Dans un contexte toujours difficile pour Aston Martin, on aurait toutefois pu craindre pour la survie de la "Baby Aston" au catalogue. L'annonce de la DB11 V8 en juin 2017 avait contribué à semer le doute mais nos craintes ont été dissipées en découvrant la nouvelle et troisième Vantage lors de sa présentation le 21 novembre de la même année. Les livraisons ont démarré au deuxième trimestre 2018 mais c'est seulement en ce début d'année que nous avons pu en prendre le volant sur nos terres, avec des conditions météo "so British"...
PRESENTATION
La nouvelle Vantage marque une vraie rupture stylistique avec sa devancière et même avec tout ce qui a caractérisé le "style Aston" durant près de 20 ans, depuis la DB7. Ainsi, ses formes s'inspirent beaucoup du travail réalisé sur la DB10, voiture-concept conçue exclusivement pour le film Spectre sur la base de l'ancienne Vantage. Cet exercice de style n'aura donc pas été qu'un coup marketing mais le premier fruit d'une intense réflexion déjà engagée sur ce que pouvait devenir le style de la marque. Inédit, l'avant se caractérise par une gueule béante qui réinvente la traditionnelle calandre Aston en l'étirant à l'extrême. Les flancs bodybuildés reposent sur des passages de roues XXL qui s'achèvent sur un arrière en queue de canard inspiré de la DB10. Souligné par une zone lumineuse rouge sur toute la largeur, il surplombe un diffuseur massif intégrant les échappements. C'est la partie la plus spectaculaire de la Vantage, de notre point de vue, car elle sublime ses proportions athlétiques et son style très personnel. Avec une largeur étendue à 2m15 aux rétros (+6 cm sans les rétros), impossible de passer inaperçu dans la circulation ! La longueur de 4m46 (+8 cm) préserve l'aspect trapu qui caractérisait la précédente Vantage tout en masquant les 2 cm de hauteur supplémentaire qui facilitent l'accès à bord. En stricte 2 places, la Vantage reste aussi à bonne distance du gabarit de la DB11, 28 cm plus longue, mais n'est que 3 cm plus courte que sa principale rivale, la Porsche 911, offrant 4 places.

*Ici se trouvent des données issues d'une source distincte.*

### src/rtl/avalon_pkg.sv
// Shared Avalon-ST definitions: default sizing and the width rule for the
// 'empty' field (number of unused trailing bytes in an end-of-packet word).
package avalon_pkg;

  localparam int DEFAULT_DATA_WIDTH_IN_BYTES = 16;
  localparam int DEFAULT_FIFO_DEPTH          = 16;

  // Width of the empty field; a one-byte bus still carries a 1-bit field
  // so that the port never collapses to zero width.
  function automatic int empty_width(input int bytes);
    if (bytes > 1) begin
      return $clog2(bytes);
    end else begin
      return 1;
    end
  endfunction

endpackage

### src/rtl/avalon_st_if.sv
// Avalon-ST streaming interface: data plus sop/eop/empty framing and a
// valid/rdy handshake. The master drives the payload and valid, and the
// slave drives rdy.
interface avalon_st_if #(
  parameter int DATA_WIDTH_IN_BYTES = avalon_pkg::DEFAULT_DATA_WIDTH_IN_BYTES
);
  import avalon_pkg::*;

  localparam int EMPTY_W = empty_width(DATA_WIDTH_IN_BYTES);

  logic [8*DATA_WIDTH_IN_BYTES-1:0] data;
  logic                             sop;
  logic                             eop;
  logic [EMPTY_W-1:0]               empty;
  logic                             valid;
  logic                             rdy;

  modport master (output data, output sop, output eop, output empty, output valid, input rdy);
  modport slave  (input data, input sop, input eop, input empty, input valid, output rdy);

endinterface

### src/rtl/avalon_st_fifo_mem.sv
// Storage array for avalon_st_fifo. It has one synchronous write port and one
// asynchronous read port. The contents are never reset: the control logic
// only exposes an entry after that entry has been written.
module avalon_st_fifo_mem
  import avalon_pkg::*;
#(
  parameter int WIDTH = 8,
  parameter int DEPTH = DEFAULT_FIFO_DEPTH,
  parameter int AW    = $clog2(DEPTH)
) (
  input  logic             clk,
  input  logic             wr_en_i,
  input  logic [AW-1:0]    wr_addr_i,
  input  logic [WIDTH-1:0] wr_data_i,
  input  logic [AW-1:0]    rd_addr_i,
  output logic [WIDTH-1:0] rd_data_o
);

  logic [WIDTH-1:0] mem_q [DEPTH];

  // Capture the incoming word into the slot addressed by the write pointer.
  always_ff @(posedge clk) begin
    if (wr_en_i) begin
      mem_q[wr_addr_i] <= wr_data_i;
    end
  end

  // The show-ahead head word is read directly from the registered array.
  assign rd_data_o = mem_q[rd_addr_i];

endmodule

### src/rtl/avalon_st_fifo.sv
// Avalon-ST show-ahead FIFO. Its latency is one cycle, and no combinational
// path runs from input to output. Both handshake outputs are decoded from the
// registered fill level only. Defining macro AVALON_ST_FIFO_PKT_CNT_EN adds
// the packets_stored port, which counts the stored words that carry eop.
module avalon_st_fifo
  import avalon_pkg::*;
#(
  parameter int DATA_WIDTH_IN_BYTES = DEFAULT_DATA_WIDTH_IN_BYTES,
  parameter int DEPTH               = DEFAULT_FIFO_DEPTH
) (
  input  logic                   clk,
  input  logic                   rst,
  avalon_st_if.slave             msg_in,
  avalon_st_if.master            msg_out,
  output logic [$clog2(DEPTH):0] fill_level
`ifdef AVALON_ST_FIFO_PKT_CNT_EN
  ,
  output logic [$clog2(DEPTH):0] packets_stored
`endif
);

  localparam int AW     = $clog2(DEPTH);
  localparam int CW     = AW + 1;
  localparam int EW     = empty_width(DATA_WIDTH_IN_BYTES);
  localparam int DW     = 8 * DATA_WIDTH_IN_BYTES;
  localparam int WORD_W = DW + 2 + EW;

  localparam logic [CW-1:0] FULL_LVL = CW'(DEPTH);
  localparam logic [CW-1:0] CNT_ONE  = CW'(1);
  localparam logic [AW-1:0] PTR_ONE  = AW'(1);

  logic [AW-1:0]     wr_ptr_q, wr_ptr_d;
  logic [AW-1:0]     rd_ptr_q, rd_ptr_d;
  logic [CW-1:0]     fill_q, fill_d;
  logic              in_rdy_s;
  logic              out_valid_s;
  logic              wr_en_s;
  logic              rd_en_s;
  logic [WORD_W-1:0] wr_word_s;
  logic [WORD_W-1:0] rd_word_s;

  // Both handshakes depend only on the registered level. While the FIFO is
  // full, a read in the same cycle does not reopen rdy until the next cycle.
  assign in_rdy_s    = (fill_q != FULL_LVL);
  assign out_valid_s = (fill_q != {CW{1'b0}});
  assign wr_en_s     = msg_in.valid & in_rdy_s;
  assign rd_en_s     = out_valid_s & msg_out.rdy;

  assign msg_in.rdy    = in_rdy_s;
  assign msg_out.valid = out_valid_s;
  assign fill_level    = fill_q;

  // Fields are stored exactly as received and replayed unchanged.
  assign wr_word_s = {msg_in.data, msg_in.sop, msg_in.eop, msg_in.empty};
  assign {msg_out.data, msg_out.sop, msg_out.eop, msg_out.empty} = rd_word_s;

  avalon_st_fifo_mem #(
    .WIDTH (WORD_W),
    .DEPTH (DEPTH),
    .AW    (AW)
  ) u_mem (
    .clk       (clk),
    .wr_en_i   (wr_en_s),
    .wr_addr_i (wr_ptr_q),
    .wr_data_i (wr_word_s),
    .rd_addr_i (rd_ptr_q),
    .rd_data_o (rd_word_s)
  );

  // Next-state pointers and level. DEPTH is a power of two, so the pointers wrap naturally.
  always_comb begin
    wr_ptr_d = wr_ptr_q;
    rd_ptr_d = rd_ptr_q;
    fill_d   = fill_q;
    if (wr_en_s) begin
      wr_ptr_d = wr_ptr_q + PTR_ONE;
    end else begin
      wr_ptr_d = wr_ptr_q;
    end
    if (rd_en_s) begin
      rd_ptr_d = rd_ptr_q + PTR_ONE;
    end else begin
      rd_ptr_d = rd_ptr_q;
    end
    case ({wr_en_s, rd_en_s})
      2'b10:   fill_d = fill_q + CNT_ONE;
      2'b01:   fill_d = fill_q - CNT_ONE;
      default: fill_d = fill_q;
    endcase
  end

  // Pointer and level registers. Reset discards every stored word, including any partial packet.
  always_ff @(posedge clk or negedge rst) begin
    if (!rst) begin
      wr_ptr_q <= {AW{1'b0}};
      rd_ptr_q <= {AW{1'b0}};
      fill_q   <= {CW{1'b0}};
    end else begin
      wr_ptr_q <= wr_ptr_d;
      rd_ptr_q <= rd_ptr_d;
      fill_q   <= fill_d;
    end
  end

`ifdef AVALON_ST_FIFO_PKT_CNT_EN
  logic [CW-1:0] pkt_q, pkt_d;
  logic          eop_wr_s;
  logic          eop_rd_s;

  assign eop_wr_s       = wr_en_s & msg_in.eop;
  assign eop_rd_s       = rd_en_s & msg_out.eop;
  assign packets_stored = pkt_q;

  // Count of stored eop words. It is unchanged when one enters and one leaves in the same cycle.
  always_comb begin
    pkt_d = pkt_q;
    case ({eop_wr_s, eop_rd_s})
      2'b10:   pkt_d = pkt_q + CNT_ONE;
      2'b01:   pkt_d = pkt_q - CNT_ONE;
      default: pkt_d = pkt_q;
    endcase
  end

  // Packet-count register, which is cleared together with the FIFO.
  always_ff @(posedge clk or negedge rst) begin
    if (!rst) begin
      pkt_q <= {CW{1'b0}};
    end else begin
      pkt_q <= pkt_d;
    end
  end
`endif

endmodule
### src/flat_wrapper.sv
// flat-port wrapper written by rule: the top's interface ports become plain ports
module avalon_st_fifo_flat import avalon_pkg::*;
#(
  parameter int DATA_WIDTH_IN_BYTES = DEFAULT_DATA_WIDTH_IN_BYTES,
  parameter int DEPTH               = DEFAULT_FIFO_DEPTH
)
  (clk, rst, fill_level, msg_in_data, msg_in_sop, msg_in_eop, msg_in_empty, msg_in_valid, msg_in_rdy, msg_out_data, msg_out_sop, msg_out_eop, msg_out_empty, msg_out_valid, msg_out_rdy);
  avalon_st_if #(.DATA_WIDTH_IN_BYTES(DATA_WIDTH_IN_BYTES)) msg_in_i ();
  avalon_st_if #(.DATA_WIDTH_IN_BYTES(DATA_WIDTH_IN_BYTES)) msg_out_i ();
  input  logic clk;
  input  logic rst;
  output logic [$clog2(DEPTH):0] fill_level;
  input wire logic [$bits(msg_in_i.data)-1:0] msg_in_data;
  input wire logic [$bits(msg_in_i.sop)-1:0] msg_in_sop;
  input wire logic [$bits(msg_in_i.eop)-1:0] msg_in_eop;
  input wire logic [$bits(msg_in_i.empty)-1:0] msg_in_empty;
  input wire logic [$bits(msg_in_i.valid)-1:0] msg_in_valid;
  output wire logic [$bits(msg_in_i.rdy)-1:0] msg_in_rdy;
  output wire logic [$bits(msg_out_i.data)-1:0] msg_out_data;
  output wire logic [$bits(msg_out_i.sop)-1:0] msg_out_sop;
  output wire logic [$bits(msg_out_i.eop)-1:0] msg_out_eop;
  output wire logic [$bits(msg_out_i.empty)-1:0] msg_out_empty;
  output wire logic [$bits(msg_out_i.valid)-1:0] msg_out_valid;
  input wire logic [$bits(msg_out_i.rdy)-1:0] msg_out_rdy;
  assign msg_in_i.data = msg_in_data;
  assign msg_in_i.sop = msg_in_sop;
  assign msg_in_i.eop = msg_in_eop;
  assign msg_in_i.empty = msg_in_empty;
  assign msg_in_i.valid = msg_in_valid;
  assign msg_in_rdy = msg_in_i.rdy;
  assign msg_out_data = msg_out_i.data;
  assign msg_out_sop = msg_out_i.sop;
  assign msg_out_eop = msg_out_i.eop;
  assign msg_out_empty = msg_out_i.empty;
  assign msg_out_valid = msg_out_i.valid;
  assign msg_out_i.rdy = msg_out_rdy;
  avalon_st_fifo #(.DATA_WIDTH_IN_BYTES(DATA_WIDTH_IN_BYTES), .DEPTH(DEPTH)) u_core (.clk(clk), .rst(rst), .msg_in(msg_in_i), .msg_out(msg_out_i), .fill_level(fill_level));
endmodule
### config.mk
export PLATFORM = sky130hd
export DESIGN_NAME = avalon_st_fifo_flat
export DESIGN_NICKNAME = d
export VERILOG_FILES = /design/src/rtl/avalon_pkg.sv /design/src/rtl/avalon_st_if.sv /design/src/rtl/avalon_st_fifo_mem.sv /design/src/rtl/avalon_st_fifo.sv /design/src/flat_wrapper.sv
export SDC_FILE = /design/constraint.sdc
export NUM_CORES = 2
export LEC_CHECK = 0
export BUFFER_PORTS_ARGS = -buffer_cell sky130_fd_sc_hd__buf_2
export CORE_MARGIN = 8
export CORE_UTILIZATION = 29
export DETAILED_ROUTE_END_ITERATION = 8
export MAX_ROUTING_LAYER = met4
export PLACE_DENSITY = 0.46
export SLEW_MARGIN = 20
export SYNTH_ARGS = -nofsm -noshare
export SYNTH_HDL_FRONTEND = slang
export SYNTH_HIERARCHICAL = 1
export SYNTH_SLANG_ARGS = --single-unit
### constraint.sdc
create_clock -name clk -period 10.9 [get_ports clk]
set_input_delay 2.18 -clock clk [delete_from_list [all_inputs] [get_ports clk]]
set_output_delay 2.18 -clock clk [all_outputs]
set_load 0.01 [all_outputs]
==> metrics.md <==
| Metric | Value |
|---|---|
| Area after DPL | 0.0874 mm^2 |
| Min Clock Period, post-route | 6.91 ns |
| Syn nets | 3,589 |
| Overflow after GRT | 0 |
| Initial Utilization | 0.291 |
| M1 WL | 97.3 mm |
| Io pins | 279 |
| Worst Max-Slew Pin Slew | 1.09 ns |
| Finished layout cell area | 0.0947 mm^2 |
| P per Cell Area | 269 mW/mm^2 |
| Min-delay worst type | reg2reg |
| Routability cong. | 0.693 |
| Clock power share | 0.296 |
| First-pass GRT wire length | 309 mm |
| Slew headroom | 0.275 |
| Critical path peak fanout | 136 |
| TritonCTS clock tree | yes |
| GRT Total Usage | 0.148 |
| CTS root buffer | clkbuf_16 |
| WL met2 | 107 mm |
| Number of setup violations in the final report | 0 |
| Vias in the first global route | 39,700 |
| Outcome | finished, final reports clean |
| Comb power frac | 0.296 |
| DRC violations left | 0 |
| Die span in y | 546 um |
| Highest metal used | met4 |
| Post-synth top flop | edfxtp_1 |
| Core Area | 0.279 mm^2 |
| Drt total wl | 220 mm |
| Avg Cell Area, Syn | 23.6 um^2 |
| Setup TNS | 0 ns |
| Die Area | 0.298 mm^2 |
| YS warnings | 6 |
| Tot Pwr | 25.4 mW |
| Sw Share | 0.320 |
| Largest net degree at the start of global routing | 137 |
| Sequential share of power | 0.408 |
| Drt initial violations | 3,129 |
| Pleak | 29.6 nW |
| Post-route setup slack | 3.99 ns |
| Hold Vio Cnt, Final | 0 |
| Tcrit/Tclk final | 0.634 |
| Crit Path Class | reg2out |
| DPL Wire Length | 114 mm |
| Die Wd | 546 um |
| Clock Skew | 0.0542 ns |
| Net Sw Power | 8.13 mW |
| Vias | 37,800 |
| Antenna violations before repair | 67 |
| Asr flop ratio synth | 0.00603 |
| DR WL/cell | 28.2 um |
| RSZ-0062 raised after global routing | false |
| Fmax | 145 MHz |
| H-Tree Depth | 4 |
| Mapped Cells | 3,444 |
| FP Rows | 194 |
| Clk_lat worst skew | 0.87 ns |
| Clock Pin Slew Worst Setup and Hold Paths | 0.06 ns |
| Nets@finish | 3,997 |
| Synth cell types | 45 |
| Max Slew Vio Count | 0 |
| IO Port Bufs | 278 |
| Mapped cell area | 0.0814 mm^2 |
| Crit. End Element | primary output |
| Fin util | 0.339 |
| Via density | 4.85 |
| Setup Buffers After CTS | 0 |
| Clock Sinks | 2,157 |
| Startpoint Class | register |
| Req. time, crit path | 8.72 ns |
| Worst slack at placement | 4.74 ns |
| Total clock buffers created by CTS | 228 |
| Layout area overhead | 16.3% |
| VDD IR max | 0.207 mV |
| Synthesis-stage register bit count | 2,157 |
| Number of cells upsized or downsized after cts | 0 |
| Met3 WL | 11.7 mm |
| Post-synth EDFFs | 2,144 |
| Worst-case clock buffer depth | 3 |
| Share of cells above drive strength 1 | 0.317 |
| Seq/Total Area, Yosys | 0.795 |
| P_int | 17.3 mW |
| Hold_buf cts | 0 |
| Pre-antenna DRT Iters | 4 |
| Max Cap Viol | 0 |
| ANT nets after route | 0 |
| Arr. time, crit path | 4.73 ns |
==> area by class of cell <==
cell class,count,area [um^2]
Clock buffer,293,6010
Inverter,5,21.3
Multi-Input combinational cell,1095,15800
Fill cell,26100,185000
Tap cell,3724,4660
Clock inverter,128,1230
Antenna cell,25,62.6
Sequential cell,2157,64700
Timing Repair Buffer,365,2210
==> sequential cells by signal, indices dropped and copies added (netlist names) <==
register / cells
u_core/u_mem/mem_q: 2144
u_core/fill_level: 5
u_core/rd_ptr_q: 4
u_core/wr_ptr_q: 4
==> cell usage in the layout, fill, tap and decap left out, types with 4 or more instances in the layout <==
| cell type | n |
|---|---|
| edfxtp_1 | 2144 |
| dfrtp_1 | 9 |
| clkbuf_16 | 231 |
| clkinv_2 | 44 |
| o22a_1 | 5 |
| clkbuf_1 | 62 |
| o21ai_0 | 18 |
| clkinvlp_4 | 6 |
| nand2_1 | 107 |
| xnor2_1 | 5 |
| diode_2 | 25 |
| nor2_4 | 13 |
| mux2i_1 | 26 |
| mux2_2 | 66 |
| buf_12 | 13 |
| ha_1 | 6 |
| inv_1 | 4 |
| a22oi_1 | 228 |
| inv_16 | 6 |
| nand2b_1 | 19 |
| buf_2 | 278 |
| mux4_2 | 501 |
| nor3_4 | 4 |
| dfrtp_4 | 4 |
| bufinv_16 | 16 |
| clkinv_16 | 5 |
| a221oi_1 | 15 |
| nor2b_1 | 23 |
| buf_4 | 74 |
| o221ai_1 | 20 |
| xor2_1 | 4 |
| clkinv_1 | 46 |
==> critical path: stages (launching register included) <==
cell	delay, ns
dfrtp_4	0.88
buf_12	0.55
buf_12	0.71
mux4_2	0.41
a22oi_1	0.54
nand2_1	0.14
buf_2	0.17
==> synth_stat cells, types with 2 or more instances <==
| master | number | area share |
|---|---|---|
| inv_1 | 4 | 0.00018 |
| mux2_2 | 66 | 0.0091 |
| nor3b_1 | 2 | 0.00018 |
| o21ai_0 | 18 | 0.0011 |
| edfxtp_1 | 2144 | 0.79 |
| and2_1 | 3 | 0.00023 |
| dfrtp_1 | 13 | 0.0040 |
| buf_4 | 30 | 0.0028 |
| buf_1 | 9 | 0.00041 |
| nand2_1 | 107 | 0.0049 |
| o221ai_1 | 20 | 0.0022 |
| nor2_1 | 15 | 0.00069 |
| a22oi_1 | 228 | 0.021 |
| o41ai_1 | 2 | 0.00022 |
| nor3_1 | 6 | 0.00037 |
| o22a_1 | 5 | 0.00054 |
| clkbuf_1 | 69 | 0.0032 |
| mux4_2 | 501 | 0.14 |
| nand2b_1 | 19 | 0.0015 |
| ha_1 | 6 | 0.00092 |
| buf_2 | 49 | 0.0030 |
| nor2b_1 | 27 | 0.0021 |
| xnor2_1 | 5 | 0.00054 |
| or2_2 | 3 | 0.00023 |
| nand4_1 | 2 | 0.00015 |
| nand3b_1 | 2 | 0.00018 |
| buf_6 | 29 | 0.0040 |
| xor2_1 | 4 | 0.00043 |
| mux2i_1 | 26 | 0.0032 |
| a221oi_1 | 15 | 0.0016 |
==> stage by stage <==
stage / instances / hold slack [ns]
final: 7792 / 0.546
after floorplan: 3444 / 0.462
after detailed placement: 7346 / 0.530
after CTS: 7767 / 0.544
after global placement: 7346 / 0.519
after global routing: 7790 / 0.577
==> per-layer routing <==
| metal | track usage | vias to the layer above |
|---|---|---|
| met5 | - | - |
| met4 | 0.0279 | 0 |
| met3 | 0.0331 | 301 |
| met2 | 0.239 | 910 |
| met1 | 0.194 | 20900 |
| li1 | - | 15700 |
==> cell families (layout without fill, tap and decap cells) <==
group                      count (synthesis)  count (layout)  synth area share
AOI/OAI and AO/OA                        293             293            0.0271
xor gates and xnor gates                   9               9          0.000968
adders and majority gates                  7               7           0.00117
buffers and inverters                    192             791            0.0137
DFF                                     2157            2157             0.795
muxes                                    594             594             0.151
other                                      0              25                 0
and+or+nand+nor                          192             192            0.0112
==> power by group through the flow <==
| stage | Combinational (mW) | Clock [mW] | Sequential, mW |
|---|---|---|---|
| after floorplan | 4.83 | 0 | 10.5 |
| after global placement | 7.85 | 0 | 10.5 |
| after detailed placement | 7.82 | 0 | 10.6 |
| after CTS | 7.84 | 7.76 | 10.4 |
| after global routing | 8.12 | 8.06 | 10.4 |
| final | 7.53 | 7.53 | 10.4 |
==> path summary, 6_finish.rpt <==
| check | start | endpoint | slack [ns] | depth (start not counted) |
|---|---|---|---|---|
| min in group asynchronous | rst | u_core/fill_level[1] | 1.25 | 1 |
| max in group asynchronous | rst | u_core/rd_ptr_q[2] | 9.33 | 1 |
| worst min-delay path | u_core/wr_ptr_q[3] | u_core/wr_ptr_q[3] | 0.55 | 1 |
| worst min register to register | u_core/wr_ptr_q[3] | u_core/wr_ptr_q[3] | 0.55 | 1 |
| worst max register to register | u_core/fill_level[0] | u_core/u_mem/mem_q[0][73] | 6.80 | 8 |
| worst max-delay path | u_core/rd_ptr_q[1] | msg_out_data[60] | 3.99 | 6 |
Note: power is estimated with default switching activity, not from simulation.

Derrière ce style plus exubérant, la performance aérodynamique a aussi été centrale dans le développement de la Vantage 2018. Ainsi le séparateur avant dirige le flux d'air sous la voiture jusqu'au diffuseur tout en alimentant des zones de refroidissement bien définies. Les prises d’air latérales intégrées à la carrosserie évacuent la pression de l'air des passages de roues avant. Le dessin de coffre contribue lui aussi à créer une déportance importante, tout ça au bénéfice de la stabilité.
HABITACLE
La rupture des codes se poursuit plus profondément encore à l'intérieur de la Vantage. Sur ce point, le design prend même le risque de devenir clivant : on aime ou on n'aime pas ! En tirant un trait sur la traditionnelle organisation symétrique autour de sa colonne vertébrale, c'est toute l'ergonomie du poste de conduite qui a été repensée pour former un curieux mélange d'influences germaniques et anglaises. Avec son cockpit ultra moderne au dessin torturé, il n'y a guerre plus que le logo Aston Martin sur le volant pour se convaincre de ne pas avoir changé de marque en s'installant à bord de la nouvelle Vantage. On note au passage que la sublime clé de contact "cristal" a laissé place à un boitier plastique très quelconque dont le contenu technologique est évidemment fourni par Mercedes.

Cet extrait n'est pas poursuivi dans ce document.